Originally Posted by *Cata1yst* 
umm... to allude to a keyboard. thats the difference between 60.9fps and 70fps...

i really dont think that .1fps is gonna gain me any tangible advantage.

it not sure if a relation between a visual and a tactile lag can be easily made. But say turning Vsync on, which just adds 1 extra frame, preprocessing, makes for very noticeable tactile lag, up to unplayable in faster games like FPS or RTS


----------



## Manyak

Quote:


Originally Posted by *ripster* 
All this is summarized here btw.

There's some incorrect info there. You _do_ find macro programming via PS/2. Cherry does it with their POS boards.


----------



## sefwe

Quote:


Originally Posted by *ripster* 
All this is summarized here btw.

PS/2 Connector slowly disappearing

Stopped reading there. Its not on netbooks for space reasons thats all. As do many other ports.

gods, its says PS/2 advantage is HOTPLUGGING..







..


----------



## ripster

Quote:


Originally Posted by *Manyak* 
There's some incorrect info there. You _do_ find macro programming via PS/2. Cherry does it with their POS boards.

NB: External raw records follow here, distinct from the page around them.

This design comes from an exercise in tuning for small area on the open sky130 flow, not from production work. Only simulation tests tie the RTL to the original design; equivalence was not proved. No activity file was given, so power comes from the tool's default toggle rates.

## temp_monitor
module temp_monitor(
    input         CLK100MHZ,         
    input         reset,             
    input         enable,            
    input  [12:0] manualSwitch,
    input         TMP_SDA_in,        
    output        TMP_SDA_out,       
    output        TMP_SDA_oe,        
    output        TMP_SCL,           
    output [6:0]  CA,                
    output [7:0]  AN,                
    output        dp,
    output        R,G,B,
    output [15:0] LED                
    );
Settings: LEC_CHECK=0, ABC_AREA=1, CAP_MARGIN=20, CORE_MARGIN=2, CORE_UTILIZATION=80, CTS_BUF_LIST=sky130_fd_sc_hd__clkbuf_8, CTS_CLUSTER_SIZE=15, SLEW_MARGIN=20; clock period 10.0 ns.
standard.sh (not shown) runs the stock make flow with config.mk's settings and CLKGATE_MAP_FILE= SYNTH_SCRIPT=/design/flow/synth_recipe.tcl, a recipe that flattens the netlist after the stock synthesis.
==> flow/flow/run.sh <==
#!/bin/bash
# Own layout flow: the standard synthesis, then its combinational logic is
# re-mapped with a stronger ABC script (registers untouched), then the standard
# ORFS layout with the smallest buffer on the ports.
set -euo pipefail
W=$(pwd)
PLAT=$FLOW_HOME/platforms/$FLOW_PLATFORM
LIB=$PLAT/lib/sky130_fd_sc_hd__tt_025C_1v80.lib
RES=$W/orfs/results/$FLOW_PLATFORM/temp_monitor/base

# 1. standard synthesis (reference registers and names)
bash standard.sh synth > $W/log_1_standard_synth.txt 2>&1
cp $RES/1_2_yosys.v $W/std_1_2_yosys.v

# 2. re-map the combinational logic: four ABC runs with different seeds,
#    keep the smallest
python3 flow/cellmap.py $LIB > $W/cellmap.v
for S in 1 2 3 4; do
  sed "s/@SEED@/$S/" flow/resyn.abc > $W/resyn_$S.abc
  cat > $W/resyn_$S.ys <<EOS
read_verilog $W/cellmap.v
read_liberty -lib -ignore_redef $LIB
read_verilog $W/std_1_2_yosys.v
hierarchy -top $FLOW_TOP
flatten
opt -purge
techmap
opt -fast -purge
read_liberty -lib -overwrite $LIB
abc -script $W/resyn_$S.abc -liberty $LIB -dont_use *probe* -dont_use *lpflow*
splitnets
opt_clean -purge
hilomap -singleton -hicell sky130_fd_sc_hd__conb_1 HI -locell sky130_fd_sc_hd__conb_1 LO
insbuf -buf sky130_fd_sc_hd__buf_1 A X
check -assert -mapped
tee -o $W/resyn_stat_$S.txt stat -liberty $LIB
write_verilog -noattr -nohex -nodec $W/resyn_$S.v
EOS
  yosys -s $W/resyn_$S.ys > $W/log_2_resyn_$S.txt 2>&1 &
done
wait
BEST=$(for S in 1 2 3 4; do
  if [[ -s $W/resyn_$S.v ]]; then
    echo "$(awk '/Chip area/ {print $NF}' $W/resyn_stat_$S.txt) $S"
  fi
done | sort -g | head -1 | awk '{print $2}')
echo "best resynthesis: seed $BEST" > $W/log_2_resyn_best.txt
cat $W/resyn_stat_*.txt >> $W/log_2_resyn_best.txt
cp $W/resyn_$BEST.v $RES/1_2_yosys.v
rm -f $RES/1_synth.odb $RES/1_synth.sdc

# 3. standard layout from the re-mapped netlist
export BUFFER_PORTS_ARGS="-buffer_cell sky130_fd_sc_hd__buf_1"
export CTS_ARGS="-sink_clustering_enable -repair_clock_nets -sink_clustering_size 20 -buf_list sky130_fd_sc_hd__clkbuf_8 -dont_use_dummy_load"
bash standard.sh > $W/log_3_layout.txt 2>&1
==> flow/flow/resyn.abc <==
&get -n
&deepsyn -T 60 -S @SEED@
&put
dch -f
amap -F 50 -A 50
topo
upsize -D 6000
dnsize -D 6000
Other scripts of this flow, unchanged in this note and not shown: flow/flow/cellmap.py
==> next run, changes <==
CORE_UTILIZATION = 55   (was 80)
- wire length falls by about a fifth
- cell area rises slightly
- global-route usage falls by 15 points
- sequential power hardly moves
- clock skew rises by 0.0032 ns
- register-to-register slack improved by 0.27 ns
- core utilization falls by 27 points
- combinational power falls slightly
- sequential share of layout area falls by 0.44 points
- hold slack got worse by 0.012 ns
- worst setup slack improved by 0.31 ns
==> next run, changes <==
--- a/flow/flow/run.sh
+++ b/flow/flow/run.sh
@@ -15 +15 @@
-# 2. re-map the combinational logic: four ABC runs with different seeds,
+# 2. re-map the combinational logic: eight ABC runs with different seeds,
@@ -18 +18 @@
-for S in 1 2 3 4; do
+for S in 1 2 3 4 5 6 7 8; do
@@ -39,0 +40 @@
+  if [[ $S == 4 ]]; then wait; fi
@@ -42 +43 @@
-BEST=$(for S in 1 2 3 4; do
+BEST=$(for S in 1 2 3 4 5 6 7 8; do
CORE_UTILIZATION = 70   (was 55)
Routed wire length rises by about 16%.
Final area hardly moves.
Die area falls by 20%.
Worst setup slack gets worse by 0.15 ns.
Synthesized cell count stays the same.
==> next run, changes <==
--- a/flow/flow/run.sh
+++ b/flow/flow/run.sh
@@ -15 +15 @@
-# 2. re-map the combinational logic: eight ABC runs with different seeds,
+# 2. re-map the combinational logic: four ABC runs with different seeds,
@@ -18 +18 @@
-for S in 1 2 3 4 5 6 7 8; do
+for S in 1 2 3 4; do
@@ -40 +39,0 @@
-  if [[ $S == 4 ]]; then wait; fi
@@ -43 +42 @@
-BEST=$(for S in 1 2 3 4 5 6 7 8; do
+BEST=$(for S in 1 2 3 4; do
==> flow/flow/resyn.abc (replaced) <==
&get -n
&deepsyn -T 60 -S @SEED@
&put
dch -f
amap -F 50 -A 50
topo
After rerunning: Global-route usage drops by 2.9 points. Wire length is lower by about 12%. Synthesized area is about the same. Sequential power stays flat. Clock-buffer cell count does not change. Register-to-register slack got worse by 0.21 ns. Clock power decreases by about 3%. Final cell count is about the same.
==> next run, changes <==
==> flow/flow/resyn.abc (replaced) <==
&get -n
&deepsyn -T 60 -S @SEED@
&put
dch -f
amap -F 50 -A 50
topo
upsize -D 6000
dnsize -D 6000
After rerunning: Final area came out lower by about 1.4%; non-clock buffer count does not change; combinational power came out lower by about 11%; wire length came out higher by 13%.
==> next run, changes <==
CORE_UTILIZATION = 45   (was 70)
What happened: The new run finished clean. Global-route usage shrinks by 13 points. Non-clock buffer count is unchanged. Clock-buffer cell count is unchanged. Sequential cell count does not change. Hold slack improves by 0.0075 ns. Worst setup slack gets worse by 0.039 ns. Clock power shrinks by a few percent. Wire length decreases by roughly a tenth.


The RTL this note starts from:
==> flow/design.v <==
`timescale 1ns / 1ps
module temp_monitor(
    input         CLK100MHZ,         
    input         reset,             
    input         enable,            
    input  [12:0] manualSwitch,
    input         TMP_SDA_in,        
    output        TMP_SDA_out,       
    output        TMP_SDA_oe,        
    output        TMP_SCL,           
    output [6:0]  CA,                
    output [7:0]  AN,                
    output        dp,
    output        R,G,B,
    output [15:0] LED                
    );
    localparam [4:0] DASH  = 5'd16;
    localparam [4:0] BLANK = 5'd31;
    reg  [14:0] lfsr;
    wire        lz    = (lfsr[13:0] == 14'd0);
    wire        lzero = lz & ~lfsr[14];
    always @(posedge CLK100MHZ or posedge reset)
        if (reset) lfsr <= 15'd0;
        else       lfsr <= {lfsr[13:0], lfsr[14] ^ lfsr[13] ^ lz};
    reg  [2:0] pdig;                         
    wire [2:0] dig = pdig + {2'b00, lzero};   
    reg        started;
    always @(posedge CLK100MHZ or posedge reset)
        if (reset) begin
            pdig    <= 3'd7;
            started <= 1'b0;
        end else begin
            pdig    <= dig;
            started <= 1'b1;
        end
    localparam [8:0] PRE_FIRST = 9'd401;
    localparam [8:0] PRE_LAST  = 9'd456;
    reg  [8:0] pre;
    wire       tick = (pre == PRE_LAST);
    always @(posedge CLK100MHZ or posedge reset)
        if (reset) pre <= PRE_FIRST;
        else       pre <= {pre[7:0], ~(pre[8] ^ pre[4] ^ tick)};
    reg [2:0] sub;
    reg [6:0] ph;
    wire sub_end = (sub == 3'd4);
    always @(posedge CLK100MHZ or posedge reset)
        if (reset) begin
            sub <= 3'd0;
            ph  <= 7'd0;
        end else if (tick) begin
            sub <= sub_end ? 3'd0 : sub + 3'd1;
            if (sub_end)
                ph <= (ph == 7'd111) ? 7'd0 : ph + 7'd1;
        end
    assign TMP_SCL = ph[1];
    wire nack = (ph >= 7'd106);
    assign TMP_SDA_oe = (ph < 7'd34) | (ph >= 7'd70 && ph < 7'd74) | nack;
    reg obit;
    always @(*) begin
        if (ph[6])
            obit = ph[5];
        else if (ph == 7'd0)
            obit = 1'b1;
        else if (ph < 7'd3)
            obit = 1'b0;
        else if (ph < 7'd7)
            obit = 1'b1;
        else if (ph < 7'd15)
            obit = 1'b0;
        else if (ph < 7'd19)
            obit = 1'b1;
        else if (ph < 7'd23)
            obit = 1'b0;
        else
            obit = 1'b1;
    end
    assign TMP_SDA_out = obit;
    wire sample = tick & sub_end & (ph[1:0] == 2'b01) & (ph >= 7'd41) & (ph <= 7'd93) & (ph != 7'd73);
    reg [12:0] shreg;
    always @(posedge CLK100MHZ)
        if (sample) shreg <= {shreg[11:0], TMP_SDA_in};
    reg [12:0] T;
    reg        valid;
    wire       load = tick & nack;
    always @(posedge CLK100MHZ)
        if (load) T <= shreg;
    always @(posedge CLK100MHZ or posedge reset)
        if (reset)     valid <= 1'b0;
        else if (load) valid <= 1'b1;
    wire [12:0] V = ({13{enable & valid}} & T) | ({13{~enable}} & manualSwitch);
    assign LED = {V, 3'b000};
    reg [6:0] rc;
    reg       rgb;
    always @(posedge CLK100MHZ or posedge reset)
        if (reset) rc <= 7'd0;
        else       rc <= (rc == 7'd100) ? 7'd0 : rc + 7'd1;
    wire [7:0] TI = T[11:4];
    wire gt30  = (TI > 8'd30);
    wire hold  = ~valid | (~T[12] & ((TI == 8'd0) | (TI == 8'd30)));
    wire level = T[12] ? (rc < 7'd25) : gt30 ? (rc != 7'd100) : (rc < 7'd50);
    always @(posedge CLK100MHZ or posedge reset)
        if (reset)      rgb <= 1'b0;
        else if (!hold) rgb <= level;
    assign R = rgb;
    assign G = rgb;
    assign B = rgb;
    wire [4:0] code;
    tm_digit_code u_code(.enable(enable), .V(V), .dig(dig), .code(code));
    reg [4:0] ncode;
    always @(posedge CLK100MHZ or posedge reset)
        if (reset) ncode <= 5'd0;
        else       ncode <= ~code;
    wire [4:0] rcode = ~ncode;
    reg [6:0] seg;
    always @(*) begin
        case (rcode)
            5'd0 : seg = 7'b1000000;
            5'd1 : seg = 7'b1111001;
            5'd2 : seg = 7'b0100100;
            5'd3 : seg = 7'b0110000;
            5'd4 : seg = 7'b0011001;
            5'd5 : seg = 7'b0010010;
            5'd6 : seg = 7'b0000010;
            5'd7 : seg = 7'b1111000;
            5'd8 : seg = 7'b0000000;
            5'd9 : seg = 7'b0011000;
            5'd10: seg = 7'b0001000;
            5'd11: seg = 7'b0000011;
            5'd12: seg = 7'b1000110;
            5'd13: seg = 7'b0100001;
            5'd14: seg = 7'b0000110;
            5'd15: seg = 7'b0001110;
            5'd16: seg = 7'b0111111;
            default: seg = 7'b1111111;
        endcase
    end
    assign CA = seg;
    assign AN[0] = ~(pdig == 3'd0);
    assign AN[1] = ~(pdig == 3'd1);
    assign AN[2] = ~(pdig == 3'd2);
    assign AN[3] = ~(pdig == 3'd3);
    assign AN[4] = ~(pdig == 3'd4);
    assign AN[5] = ~(pdig == 3'd5);
    assign AN[6] = ~(started & pdig[2] & pdig[1]);
    assign AN[7] = 1'b1;
    assign dp    = ~(pdig == 3'd4);
endmodule
module tm_digit_code(
    input             enable,
    input      [12:0] V,
    input      [2:0]  dig,
    output reg [4:0]  code
    );
    localparam [4:0] DASH  = 5'd16;
    localparam [4:0] BLANK = 5'd31;
    wire        s   = V[12];
    wire [11:0] below;
    assign below[0] = 1'b0;
    genvar gi;
    generate for (gi = 1; gi < 12; gi = gi + 1) begin : g_neg
        assign below[gi] = below[gi-1] | V[gi-1];
    end endgenerate
    wire [11:0] mag = V[11:0] ^ ({12{s}} & below);
    wire [7:0]  I   = mag[11:4];
    wire [3:0]  F   = mag[3:0];
    wire [4:0] q;
    wire [2:0] r0, r1, r2, r3, r4;
    assign q[4] = I[7] & (I[6] | I[5]);
    assign r0 = {I[7] & ~I[6] & ~I[5], I[6] & (~I[7] | I[5]), (~I[7] & I[5]) | (I[7] & I[6] & ~I[5])};
    m5 s1(r0, I[4], q[3], r1);
    m5 s2(r1, I[3], q[2], r2);
    m5 s3(r2, I[2], q[1], r3);
    m5 s4(r3, I[1], q[0], r4);
    wire [3:0] r = {r4, I[0]};
    wire        ge100 = (q >= 5'd10);
    wire        ge10  = (q != 5'd0);
    wire [1:0]  hun   = {q >= 5'd20, ge100 & (q < 5'd20)};
    wire [3:0]  ten   = q - ((q >= 5'd20) ? 5'd20 : ge100 ? 5'd10 : 5'd0);
    reg [3:0] f1, f2, f3;
    always @(*) begin
        case (F[1:0])
            2'd0: f1 = 4'd0;
            2'd1: f1 = 4'd2;
            2'd2: f1 = 4'd5;
            default: f1 = 4'd7;
        endcase
        case (F[2:0])
            3'd0: f2 = 4'd0;
            3'd1: f2 = 4'd6;
            3'd2: f2 = 4'd2;
            3'd3: f2 = 4'd8;
            3'd4: f2 = 4'd5;
            3'd5: f2 = 4'd1;
            3'd6: f2 = 4'd7;
            default: f2 = 4'd3;
        endcase
        case (F)
            4'd0, 4'd1:   f3 = 4'd0;
            4'd2, 4'd3:   f3 = 4'd1;
            4'd4:         f3 = 4'd2;
            4'd5, 4'd6:   f3 = 4'd3;
            4'd7:         f3 = 4'd4;
            4'd8, 4'd9:   f3 = 4'd5;
            4'd10, 4'd11: f3 = 4'd6;
            4'd12:        f3 = 4'd7;
            4'd13, 4'd14: f3 = 4'd8;
            default:      f3 = 4'd9;
        endcase
    end
    always @(*) begin
        case (dig)
            3'd0: code = F[0] ? 5'd5 : 5'd0;
            3'd1: code = {1'b0, f1};
            3'd2: code = {1'b0, f2};
            3'd3: code = {1'b0, f3};
            3'd4: code = {1'b0, r};
            3'd5: code = enable ? q : ge10 ? {1'b0, ten} : (s ? DASH : BLANK);
            3'd6: code = enable ? (s ? DASH : BLANK) :
                         ge100 ? {3'b000, hun} : ((ge10 & s) ? DASH : BLANK);
            default: code = (~enable & s & ge100) ? DASH : BLANK;
        endcase
    end
endmodule
module m5(input [2:0] r, input b, output q, output [2:0] ro);
    assign q     = r[2] | (r[1] & (r[0] | b));
    assign ro[2] = (r[1] & ~r[0] & ~b) | (r[2] & b);
    assign ro[1] = (~r[1] & r[0]) | (r[1] & r[0] & b) | (r[2] & ~b);
    assign ro[0] = (~r[2] & ~r[1] & b) | (r[1] & r[0] & ~b) | (r[2] & ~b);
endmodule
make LEC_CHECK=0 ABC_AREA=1 CAP_MARGIN=20 CORE_MARGIN=2 CORE_UTILIZATION=78 CTS_BUF_LIST=sky130_fd_sc_hd__clkbuf_8 CTS_CLUSTER_SIZE=15 PLACE_DENSITY=0.9 SLEW_MARGIN=20 finish   # period 10.0 ns
run.sh (not shown) runs the stock make flow with config.mk's settings and CLKGATE_MAP_FILE= SYNTH_SCRIPT=/design/flow/synth_recipe.tcl, a recipe that flattens the netlist after the stock synthesis.
Stock flow here: none of the scripts above is used.
Change:
Settings changed: ABC_AREA 1 to default, CORE_UTILIZATION 78 to 40, CTS_BUF_LIST sky130_fd_sc_hd__clkbuf_8 to default, CTS_CLUSTER_SIZE 15 to default, PLACE_DENSITY 0.9 to default.
Outcome: Global-route usage fell by 34 points. Design area came out higher by 8.1%. Synthesized cell count goes down by 6.5%. Clock power increases by 12%. Register-to-register slack gets worse by 340 ps. Area after synthesis is higher by 6.7%.
Change:
Settings changed: ABC_AREA from default to 1, CORE_UTILIZATION 40 to 85, CTS_BUF_LIST from default to sky130_fd_sc_hd__clkbuf_2, CTS_CLUSTER_SIZE from default to 20, PLACE_DENSITY_LB_ADDON from default to 0.05.
The new run stopped in 3_1_place_gp_skip_io; synthesized area shrinks by 6.3%; synthesized cell count grows by 7.0%.
Change:
Settings changed: ABC_AREA 1 to default, CORE_UTILIZATION 85 to 70, CTS_BUF_LIST sky130_fd_sc_hd__clkbuf_2 to default, CTS_CLUSTER_SIZE 20 to default, PLACE_DENSITY_LB_ADDON 0.05 to default.
Effect:
- The new run finished with timing, DRC and antenna clean
- synthesized area goes up by a few percent
- synthesized cell count fell by a few percent

re-timing with driven ports:
Ports are ideal in the flow. The routed layouts listed here were re-timed in OpenROAD. Step 1: set_driving_cell puts a clkbuf_16 on CLK100MHZ and a buf_2 on each other input, an assumption about the parent block. Step 2 times the ports against the registers' clock, not the clock port: input delays grow and output delays shrink by t, the midpoint of the rising clock arrivals with the driver on. Slacks: ideal / step 1 / step 2; pairs: ideal / step 1.
run	t, ns	setup WS [ns]	worst slew at a driven data input, ns
the first run of note 1	0.373	0.829 / 0.838 / 0.464	0.04
the second run of note 1	0.360	1.137 / 1.146 / 0.786	0.03
the third run of note 1	0.373	0.989 / 0.995 / 0.622	0.04
the fourth run of note 1	0.357	0.824 / 0.825 / 0.468	0.03
the fifth run of note 1	0.373	0.989 / 0.995 / 0.622	0.04
the sixth run of note 1	0.352	0.950 / 0.952 / 0.601	0.04
the first run of note 2	0.399	2.799 / 2.794 / 2.394	0.06
the second run of note 2	0.361	2.742 / 2.719 / 2.358	0.06
the fourth run of note 2	0.382	2.618 / 2.623 / 2.241	0.06
After both steps setup and hold are still met in every run listed. For the first run of note 2, which loses most, drivers alone change the setup slack by -0.005 ns; drivers and shift together by -0.405 ns.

Oh yeah, forgot about that. Internal FLASH allows them to do that.

Not exactly a gaming application.


----------



## sefwe

Quote:


Originally Posted by *Crazy9000* 
Sure except there's no noticeable difference between latency on ps/2 and usb, so for games it would only matter in the rare case of needing to press more then 6 keys at once.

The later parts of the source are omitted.